Please return every line of the records below that holds the word "inverters".

== AVAILABLE DATA

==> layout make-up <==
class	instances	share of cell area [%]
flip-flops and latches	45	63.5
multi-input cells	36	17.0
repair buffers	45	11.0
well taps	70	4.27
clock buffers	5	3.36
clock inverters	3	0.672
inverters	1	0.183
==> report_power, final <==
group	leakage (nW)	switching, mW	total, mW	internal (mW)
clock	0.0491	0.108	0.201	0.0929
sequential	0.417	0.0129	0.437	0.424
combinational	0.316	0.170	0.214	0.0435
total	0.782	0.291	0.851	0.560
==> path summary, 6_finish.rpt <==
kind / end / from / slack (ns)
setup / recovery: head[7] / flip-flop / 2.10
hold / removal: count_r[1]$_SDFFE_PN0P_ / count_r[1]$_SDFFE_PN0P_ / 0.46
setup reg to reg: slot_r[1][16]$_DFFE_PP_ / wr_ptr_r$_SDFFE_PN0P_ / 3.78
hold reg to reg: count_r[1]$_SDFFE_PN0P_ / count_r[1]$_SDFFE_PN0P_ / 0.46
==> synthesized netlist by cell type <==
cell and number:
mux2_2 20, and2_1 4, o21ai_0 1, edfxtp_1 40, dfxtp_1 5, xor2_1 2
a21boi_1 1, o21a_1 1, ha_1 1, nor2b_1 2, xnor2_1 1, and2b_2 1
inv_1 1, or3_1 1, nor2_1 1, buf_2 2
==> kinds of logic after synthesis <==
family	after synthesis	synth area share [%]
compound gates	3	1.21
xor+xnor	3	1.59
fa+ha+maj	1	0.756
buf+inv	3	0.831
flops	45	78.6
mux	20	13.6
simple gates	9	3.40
## config.mk

```make
export PLATFORM = sky130hd
export DESIGN_NAME = srps_front
export DESIGN_NICKNAME = d
export VERILOG_FILES = /design/src/srps_pkg.sv /design/src/srps_front.sv
export SDC_FILE = /design/constraint.sdc
export NUM_CORES = 1
export LEC_CHECK = 0
export BUFFER_PORTS_ARGS = -buffer_cell sky130_fd_sc_hd__buf_2
export CORE_MARGIN = 4
export CORE_UTILIZATION = 37
export DETAILED_ROUTE_END_ITERATION = 10
export GPL_TIMING_DRIVEN = 0
export PLACE_DENSITY_LB_ADDON = 0.1
export SLEW_MARGIN = 10
export SYNTH_ARGS = -nofsm -noshare
export SYNTH_HDL_FRONTEND = slang
export SYNTH_SLANG_ARGS = --single-unit
```

## constraint.sdc

```tcl
create_clock -name clk -period 2.5 [get_ports clk]
set_input_delay 0.125 -clock clk [delete_from_list [all_inputs] [get_ports clk]]
set_output_delay 0.125 -clock clk [all_outputs]
set_load 0.005 [all_outputs]
```

## src/srps_pkg.sv

```systemverilog
// ----------------------------------------------------------------------------
// srps_pkg: shared types and constants for the serial record/playback store
// Mode codes, queue command kinds, register indexes and reset values.
// ----------------------------------------------------------------------------
package srps_pkg;

  typedef enum logic [1:0] {
    MODE_STOPPED   = 2'd0,
    MODE_RECORDING = 2'd1,
    MODE_PLAYBACK  = 2'd2
  } mode_t;

  // Commands passed from the front end to the store side
  typedef enum logic [1:0] {
    CMD_WRITE = 2'd0,  // store data at addr
    CMD_SEND  = 2'd1,  // transmit data as is
    CMD_READ  = 2'd2   // transmit store[addr]
  } cmd_kind_t;

  localparam int unsigned CMD_KIND_W = 2;

  // Configuration register indexes
  localparam logic CFG_TOGGLE_IDX = 1'b0;
  localparam logic CFG_PLAY_IDX   = 1'b1;

  localparam logic [7:0] TOGGLE_CODE_RST = 8'h1A;
  localparam logic [7:0] PLAY_CODE_RST   = 8'h19;
  localparam logic [7:0] ERASED_BYTE     = 8'hFF;
  localparam logic [7:0] NO_BYTE         = 8'h00;

endpackage

```

## src/srps_front.sv

```systemverilog
// ----------------------------------------------------------------------------
// srps_front: event classifier
// Holds mode, held byte, addresses and control codes; turns each event into
// at most one store command.
// ----------------------------------------------------------------------------
module srps_front #(
  parameter int unsigned STORE_DEPTH = 1024,
  localparam int unsigned AW = $clog2(STORE_DEPTH)
) (
  input  logic                  clk,
  input  logic                  rst_n,
  input  logic                  cfg_we,
  input  logic                  cfg_index,
  input  logic [7:0]            cfg_wdata,
  input  logic                  ev_take,
  input  logic                  ev_operation,
  input  logic [7:0]            ev_rx_byte,
  output logic                  cmd_push,
  output srps_pkg::cmd_kind_t   cmd_kind,
  output logic [AW-1:0]         cmd_addr,
  output logic [7:0]            cmd_data
);

  logic [7:0]          toggle_code_r;
  logic [7:0]          play_code_r;
  srps_pkg::mode_t     mode_r, mode_nxt;
  logic [7:0]          held_r, held_nxt;
  logic [AW-1:0]       wr_addr_r, wr_addr_nxt;
  logic [AW-1:0]       rd_addr_r, rd_addr_nxt;
  logic                wrapped_r, wrapped_nxt;
  logic                armed_r, armed_nxt;
  logic                wr_last, rd_last;

  assign wr_last = (wr_addr_r == AW'(STORE_DEPTH - 1));
  assign rd_last = (rd_addr_r == AW'(STORE_DEPTH - 1));

  always_comb begin
    mode_nxt    = mode_r;
    held_nxt    = held_r;
    wr_addr_nxt = wr_addr_r;
    rd_addr_nxt = rd_addr_r;
    wrapped_nxt = wrapped_r;
    armed_nxt   = armed_r;
    cmd_push    = 1'b0;
    cmd_kind    = srps_pkg::CMD_SEND;
    cmd_addr    = wr_addr_r;
    cmd_data    = held_r;
    if (ev_take) begin
      if (!ev_operation) begin
        held_nxt  = ev_rx_byte;
        armed_nxt = 1'b1;
        if (ev_rx_byte == toggle_code_r) begin
          mode_nxt = (mode_r == srps_pkg::MODE_RECORDING) ? srps_pkg::MODE_STOPPED
                                                          : srps_pkg::MODE_RECORDING;
          held_nxt = srps_pkg::NO_BYTE;
        end else if (ev_rx_byte == play_code_r && mode_r != srps_pkg::MODE_PLAYBACK) begin
          mode_nxt = srps_pkg::MODE_PLAYBACK;
          held_nxt = srps_pkg::NO_BYTE;
        end
        if (held_nxt != srps_pkg::NO_BYTE && mode_nxt == srps_pkg::MODE_RECORDING) begin
          cmd_push    = 1'b1;
          cmd_kind    = srps_pkg::CMD_WRITE;
          cmd_addr    = wr_addr_r;
          cmd_data    = held_nxt;
          wr_addr_nxt = wr_last ? '0 : wr_addr_r + 1'b1;
          if (wr_last) begin
            wrapped_nxt = 1'b1;
          end
        end
      end else if (armed_r && mode_r == srps_pkg::MODE_PLAYBACK) begin
        cmd_push = 1'b1;
        if (held_r != srps_pkg::NO_BYTE) begin
          cmd_kind = srps_pkg::CMD_SEND;
          cmd_data = held_r;
          held_nxt = srps_pkg::NO_BYTE;
        end else begin
          // never-written entries read back as erased
          cmd_kind    = (wrapped_r || rd_addr_r < wr_addr_r) ? srps_pkg::CMD_READ
                                                              : srps_pkg::CMD_SEND;
          cmd_addr    = rd_addr_r;
          cmd_data    = srps_pkg::ERASED_BYTE;
          rd_addr_nxt = rd_last ? '0 : rd_addr_r + 1'b1;
        end
      end
    end
  end

  always_ff @(posedge clk) begin
    if (!rst_n) begin
      toggle_code_r <= srps_pkg::TOGGLE_CODE_RST;
      play_code_r   <= srps_pkg::PLAY_CODE_RST;
      mode_r        <= srps_pkg::MODE_STOPPED;
      held_r        <= srps_pkg::NO_BYTE;
      wr_addr_r     <= '0;
      rd_addr_r     <= '0;
      wrapped_r     <= 1'b0;
      armed_r       <= 1'b0;
    end else begin
      mode_r    <= mode_nxt;
      held_r    <= held_nxt;
      wr_addr_r <= wr_addr_nxt;
      rd_addr_r <= rd_addr_nxt;
      wrapped_r <= wrapped_nxt;
      armed_r   <= armed_nxt;
      if (cfg_we) begin
        unique case (cfg_index)
          srps_pkg::CFG_TOGGLE_IDX: toggle_code_r <= cfg_wdata;
          srps_pkg::CFG_PLAY_IDX:   play_code_r   <= cfg_wdata;
          default: ;
        endcase
      end
    end
  end

endmodule

```

# [Word level (Yosys, flattened, before mapping)]
# Cells that the tools add are included.
[totals] reg_bits=48 inputBits=22 out_inout_bits=21 wordCells=70
[classes] addsub=2 magnitude_cmp=1 n_eq_ne=10 mux=33 n_bitwise=3 n_reduce_logical=13
[op_table] operator="$mux 8" n=12
[op_table] operator="$mux 10" n=6
[op_table] operator="$add 10x1->10 const B" n=2
[op_table] operator="$eq 10x10->1 const B" n=2
[op_table] operator="$mux 2" n=9
[op_table] operator="$eq 8x8->1" n=2
[op_table] operator="$reduce_bool 8->1" n=2
[op_table] operator="$lt 10x10->1" n=1
[op_table] operator="$reduce_and 4->1" n=2
[op_table] operator="$mux 1" n=6
[op_table] operator="$reduce_and 2->1" n=3
[op_table] operator="$reduce_and 3->1" n=2
[op_table] operator="$eq 2x1->1 const B" n=2
[op_table] operator="$ne 2x1->1 const B" n=2
[op_table] operator="$logic_and 1x1->1" n=3
[op_table] operator="$not 1->1" n=3
[op_table] operator="$eq 2x2->1 const B" n=1
[op_table] operator="$ne 2x2->1 const B" n=1
[op_table] operator="$logic_or 1x1->1" n=1

# [Longest topological paths before layout]
[logic_depth] depth_word=11 mapped_depth=8 mapped_depth_nobuf=8

# [Least setup slack after synthesis]
# OpenSTA, ideal clock, no wires.
[synth_path] path_type="register to register" from="reg held_r[4]" to="reg rd_addr_r[5]" setup_time_ps=120 t_arrival_ps=1898 required_ps=2380 setup_slack_ps=483 stages_incl_launch_ff=8 n_path_buf=1 synth_period_minus_slack_ps=2017 cell_sequence="dfxtp_1 -> or4_4 -> or4_4 -> buf_6 -> nor2_4 -> nand4_1 -> xor2_1 -> nor2_2"
[synth_between] elab_chain_cells=3
[synth_lines] element="start: declaration" line_no="srps_front.sv:27" source="logic [7:0] held_r, held_nxt;"
[synth_lines] element="start signal: assignment" line_no="srps_front.sv:93" source="held_r <= srps_pkg::NO_BYTE;"
[synth_lines] element="start signal: assignment" line_no="srps_front.sv:100" source="held_r <= held_nxt;"
[synth_lines] element="$reduce_bool 8->1" line_no="srps_front.sv:72" source="if (held_r != srps_pkg::NO_BYTE) begin"
[synth_lines] element="$not 1->1 (no source line)"
[synth_lines] element="$reduce_and 4->1 (no source line)"
[synth_lines] element="end signal: assignment" line_no="srps_front.sv:102" source="rd_addr_r <= rd_addr_nxt;"
[synth_lines] element="end: declaration" line_no="srps_front.sv:29" source="logic [AW-1:0] rd_addr_r, rd_addr_nxt;"
# No other way between the ends.
# A chain may end at the register's enable or synchronous reset.

# [Worst setup path after layout]
[layout_path] from="reg play_code_r[6]" to="out cmd_data[3]"
[layout_between] elab_chain_cells=11 word_cells_on_any_way=16 classes_between="eq/ne (2); mux (11); reduce/logical (3)"
[layout_lines] element="start: declaration" line_no="srps_front.sv:25" source="logic [7:0] play_code_r;"
[layout_lines] element="start signal: assignment" line_no="srps_front.sv:91" source="play_code_r <= srps_pkg::PLAY_CODE_RST;"
[layout_lines] element="start signal: assignment" line_no="srps_front.sv:108" source="srps_pkg::CFG_PLAY_IDX: play_code_r <= cfg_wdata;"
[layout_lines] element="$eq 8x8->1 (*)" line_no="srps_front.sv:56" source="end else if (ev_rx_byte == play_code_r && mode_r != srps_pkg::MODE_PLAYBACK) begin"
[layout_lines] element="$logic_and 1x1->1 (*)" line_no="srps_front.sv:56"
[layout_lines] element="$mux 8 or $mux 2 (tied branches)" line_no="srps_front.sv:56"
[layout_lines] element="$mux 8 or $mux 2 (tied branches)" line_no="srps_front.sv:52" source="if (ev_rx_byte == toggle_code_r) begin"
[layout_lines] element="$mux 8 or $mux 2 (tied branches)" line_no="srps_front.sv:49" source="if (!ev_operation) begin"
[layout_lines] element="$mux 8 or $mux 2 (tied branches)" line_no="srps_front.sv:48" source="if (ev_take) begin"
[layout_lines] element="$reduce_bool 8->1 or $eq 2x1->1 (tied branches)" line_no="srps_front.sv:60" source="if (held_nxt != srps_pkg::NO_BYTE && mode_nxt == srps_pkg::MODE_RECORDING) begin"
[layout_lines] element="$logic_and 1x1->1" line_no="srps_front.sv:60"
[layout_lines] element="$mux 8 (*)" line_no="srps_front.sv:60"
[layout_lines] element="$mux 8 (*)" line_no="srps_front.sv:49"
[layout_lines] element="$mux 8 (*)" line_no="srps_front.sv:48"
[layout_lines] element="end: declaration" line_no="srps_front.sv:21" source="output logic [7:0] cmd_data"
# Mark *: on every way between the ends. The rest lies on a longest branch, timed or not. The select of a mux whose other input is x is not followed.

==> flow_metrics.env <==
export IMPL_synth_simple_area_share=0.2925
export IMPL_finalHoldViolations=0
export IMPL_seq_area_frac_synth=0.3494
export IMPL_dpl_instance_area_sq_um=3084
export IMPL_synth_seq_cells=48
export IMPL_grt_max_degree=16
export IMPL_vias=2467
export IMPL_antenna_cells=0
export IMPL_synth_common_cells="nand2_1 (92), dfxtp_1 (48), a21boi_0 (21)"
export IMPL_dp_hpwl_um=5178
export IMPL_grt_usage=0.1656
export IMPL_synth_edf_count=0
export IMPL_slew_viol_final=0
export IMPL_rrSetupSlack_ns=0.31
export IMPL_synth_largest_area_cell="dfxtp_1"
export IMPL_path_cells="xor2_1 > nor4_1 > o2111a_1 > nor3_4 > clkbuf_4 > mux2i_1 > nand2_1 > buf_2"
export IMPL_hold_buffers=0
export IMPL_hold_class="in2reg"
export IMPL_synth_top_family_by_area="simple AND/OR/NAND/NOR gates"
export IMPL_leakage_nw=1.317
export IMPL_end_kind="output pin"
export IMPL_fillers=766
export IMPL_yosys_area_share_adder=0.05005
export IMPL_htree_levels=2
export IMPL_cts_buffers=5
export IMPL_syn_to_final_growth_pct=16.20
export IMPL_relSlewSlack=0.3956
export IMPL_die_y_um=94.22
export IMPL_clkLatencyLatePin_ns=0.30
export IMPL_fin_crit_sh=0.9364
export IMPL_core_sq_um=7253
export IMPL_rows=31
export IMPL_startpoint_type="register"
export IMPL_area_sequential_sq_um=960.9
export IMPL_dr_pass1_iters=4
export IMPL_drt_wl_total_um=6819
export IMPL_cp_endpoint="cmd_data[3]"
export IMPL_crit_type="reg2out"
export IMPL_gp_congestion=0.7879
export IMPL_ir_worst_vdd_v=0.0002423
export IMPL_post_route_util=0.4406
export IMPL_drtIter0Drc=59
export IMPL_avgViaCountPerCell=4.954
export IMPL_fin_tns_setup_ns=0
export IMPL_status="completed"
export IMPL_power_density_nw_per_um2=450.1
export IMPL_port_buffers=42
export IMPL_netlist_instances=349
export IMPL_min_period_ns=2.341
export IMPL_grt_pass1_wl_um=11650
export IMPL_cp_max_fo=10
export IMPL_drc=0
export IMPL_async_reset_ff_frac=0
export IMPL_synth_top_area_frac=0.3494
export IMPL_ys_warnings_count=0
export IMPL_synthTopCellsByArea="dfxtp_1 (35%), nand2_1 (13%), a21boi_0 (5.7%), ha_1 (5.0%), mux2i_1 (4.7%)"
export IMPL_dp_cells=490
export IMPL_yosysMostFrequentCell="nand2_1"
export IMPL_syn_area_sq_um=2750
export IMPL_ctsLongestPathBuffers=2
export IMPL_max_freq_mhz=427.2
export IMPL_ys_flop_type="dfxtp_1"
export IMPL_arrival_ns=2.22
export IMPL_slowest_delay_ns=0.36
export IMPL_synth_compound_area_share=0.1460
export IMPL_synth_mux_area_frac=0.04732
export IMPL_reg2reg_to="rd_addr_r[5]"
export IMPL_grt_overflow=0
export IMPL_tightest_slew_ns=0.8997
export IMPL_die_w_um=94.22
export IMPL_antenna_left=0
export IMPL_syn_num_nets=382
export IMPL_num_nets_final=431
export IMPL_synth_xor_xnor_area_share=0.07325
export IMPL_grt_setup_unrepaired="no"
export IMPL_final_cell_area_sq_um=3196
export IMPL_cts_tree="built"
export IMPL_synth_cell_types=43
export IMPL_antenna_found_initial=0
export IMPL_grt_pass1_vias=2375
export IMPL_initial_core_util=0.3792
export IMPL_multiInputGateArea_sq_um=1685
export IMPL_path_clk_slew_ns=0.09
export IMPL_root_buffer="clkbuf_8"
export IMPL_finalSetupViolations=0
export IMPL_die_area_sq_um=8876
export IMPL_cp_required_ns=2.38
export IMPL_cap_violations=0
export IMPL_holdWs_ns=0.04641
export IMPL_rr_startpoint="held_r[4]"
export IMPL_wire_per_inst_um=13.69
export IMPL_critPathLaunch="play_code_r[6]"
export IMPL_fin_cells=498
export IMPL_cts_sinks=48
export IMPL_finalClockSkew_ns=0.008182
export IMPL_postSynthAreaPerCell_sq_um=7.880
export IMPL_drive_above_1_share=0.1604
export IMPL_slowest_stage="nor4_1"
export IMPL_r2r_cells=7
export IMPL_io_pins=43
export IMPL_holdCritStartpoint="cfg_wdata[4]"
[report_power, final]
part | total, mW | switching (mW) | internal [mW]
clock network | 0.489 | 0.263 | 0.226
registers | 0.799 | 0.0142 | 0.785
logic | 0.150 | 0.0858 | 0.0638
[per-stage QoR]
step | setup slack, ns | total power, mW
2_1_floorplan | 0.4829 | 0.9051
3_3_place_gp | 0.2729 | 0.9688
3_5_place_dp | 0.2702 | 0.9689
4_1_cts | 0.06720 | 1.451
5_1_grt | 0.009705 | 1.505
6_report | 0.1591 | 1.438
[worst min path at each step]
stage | end | slack, ns | depth (start not counted)
2_1_floorplan | play_code_r[3] | 0.25 | 2
3_3_place_gp | play_code_r[4] | 0.35 | 3
3_5_place_dp | toggle_code_r[1] | 0.36 | 3
4_1_cts | toggle_code_r[1] | 0.04 | 3
5_1_grt | play_code_r[4] | 0.06 | 3
6_report | play_code_r[4] | 0.05 | 3
[kinds of logic after synthesis]
kind of cell | Yosys count
AOI/OAI and AO/OA | 60
xor gates and xnor gates | 23
adders and majority gates | 11
buffers and inverters | 28
DFF | 48
muxes | 13
and+or+nand+nor | 166
[registers in the layout (all words and copies together), names as in the netlist]
| register | flops |
|---|---|
| toggle_code_r | 8 |
| mode_r | 2 |
| wr_addr_r | 10 |
| held_r | 8 |
| play_code_r | 8 |
| wrapped_r | 1 |
| rd_addr_r | 10 |
| armed_r | 1 |
[layout by cell type (no fill, tap or decap), types with 2 or more instances in the layout]
master and count:
nand2_1 92, dfxtp_1 48, buf_2 42, a21boi_0 21
nand3_1 16, o21ai_0 14, mux2i_1 13, clkbuf_1 13
inv_1 12, xnor2_1 12, xor2_1 11, nor2_1 11
ha_1 11, nand4_1 9, nor2b_1 7, clkbuf_8 6
a21oi_1 5, and3_1 5, a21o_1 4, and2_1 4
nor4_1 3, nor3_1 3, o21a_1 3, o22ai_1 3
or4_4 2, buf_4 2, nand2b_1 2, a31oi_1 2
and4_1 2, a22oi_1 2
[repair_timing]
action	CTS	global route
endpoints found under the hold margin	0	0
setup buffers	0	1
pin swaps	0	1
resized for setup	1	8
setup endpoints to repair	2	19
[layer usage]
layer | wire length (um) | global-route usage | vias to the layer above | share of wire
li1 | - | - | 1289 | -
met1 | 3292 | 0.2175 | 1117 | 0.48
met2 | 3156 | 0.2801 | 52 | 0.46
met3 | 286 | 0.02965 | 9 | 0.042
met4 | 82 | 0.03971 | 0 | 0.012
met5 | 0 | 0 | - | 0
[worst max-delay path, delay by kind of cell (launching register included)]
kind	cells	cell delay, ns
mux	1	0.19
buf+inv	2	0.36
compound gates	1	0.35
flops	1	0.33
xor+xnor	1	0.15
simple gates	3	0.52
[cell type report]
class / instances / share of cell area
Buffer: 15 / 0.02271
Multi-Input combinational cell: 273 / 0.5274
Tap cell: 99 / 0.03876
Timing Repair Buffer: 43 / 0.06813
Sequential cell: 48 / 0.3007
Inverter: 12 / 0.01410
Clock buffer: 8 / 0.02819
Note: power is estimated with default switching activity, not from simulation.
### src/drp_pkg.sv
// Shared types and constants for the double round-and-pack pipeline.
package drp_pkg;

    localparam int SIG_W      = 64;
    localparam int EXP_IN_W   = 13;
    localparam int EXP_W      = 14;
    localparam int MSB_W      = 6;
    localparam int AMT_W      = 7;
    localparam logic [MSB_W-1:0] HIDDEN_POS = 6'd55;
    localparam logic [AMT_W-1:0] SHIFT_ALL  = 7'd64;
    localparam logic [10:0]      EXP_MAX    = 11'h7FF;
    localparam logic signed [EXP_W-1:0] EXP_INF = 14'sd2047;

    typedef struct packed {
        logic                       sign;
        logic signed [EXP_IN_W-1:0] exp;
        logic [SIG_W-1:0]           sig;
    } drp_in_t;

    typedef struct packed {
        logic                       sign;
        logic                       zero;
        logic signed [EXP_IN_W-1:0] exp;
        logic [SIG_W-1:0]           sig;
        logic [MSB_W-1:0]           msb;
    } drp_lead_t;

    typedef struct packed {
        logic                    sign;
        logic                    zero;
        logic                    left;
        logic [AMT_W-1:0]        amt;
        logic signed [EXP_W-1:0] exp;
        logic [SIG_W-1:0]        sig;
    } drp_plan_t;

    typedef struct packed {
        logic                    sign;
        logic                    zero;
        logic signed [EXP_W-1:0] exp;
        logic [SIG_W-1:0]        sig;
    } drp_norm_t;

endpackage
### config.mk
export PLATFORM = sky130hd
export DESIGN_NAME = xbdc_out_buf_flat
export DESIGN_NICKNAME = d
export VERILOG_FILES = /design/src/hw/rtl/xbdc_pkg.sv /design/src/hw/rtl/xbdc_if.sv /design/src/hw/rtl/xbdc_out_buf.sv /design/src/flat_wrapper.sv
export SDC_FILE = /design/constraint.sdc
export NUM_CORES = 1
export LEC_CHECK = 0
export BUFFER_PORTS_ARGS = -buffer_cell sky130_fd_sc_hd__buf_2
export CAP_MARGIN = 20
export CORE_ASPECT_RATIO = 1.2
export CORE_MARGIN = 2
export CORE_UTILIZATION = 45
export CTS_BUF_LIST = sky130_fd_sc_hd__clkbuf_8
export CTS_CLUSTER_DIAMETER = 120
export DETAILED_ROUTE_END_ITERATION = 8
export GPL_TIMING_DRIVEN = 0
export PLACE_DENSITY = 0.7
export SLEW_MARGIN = 20
export SYNTH_ARGS = -nofsm -noshare
export SYNTH_HDL_FRONTEND = slang
export SYNTH_SLANG_ARGS = --single-unit
### constraint.sdc
create_clock -name clk -period 9.9 [get_ports clk]
set_clock_uncertainty 0.05 [all_clocks]
set_input_delay 1.98 -clock clk [delete_from_list [all_inputs] [get_ports clk]]
set_output_delay 1.98 -clock clk [all_outputs]
set_load 0.02 [all_outputs]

====

### RESPONSE
clock inverters	3	0.672
inverters	1	0.183
buffers and inverters | 28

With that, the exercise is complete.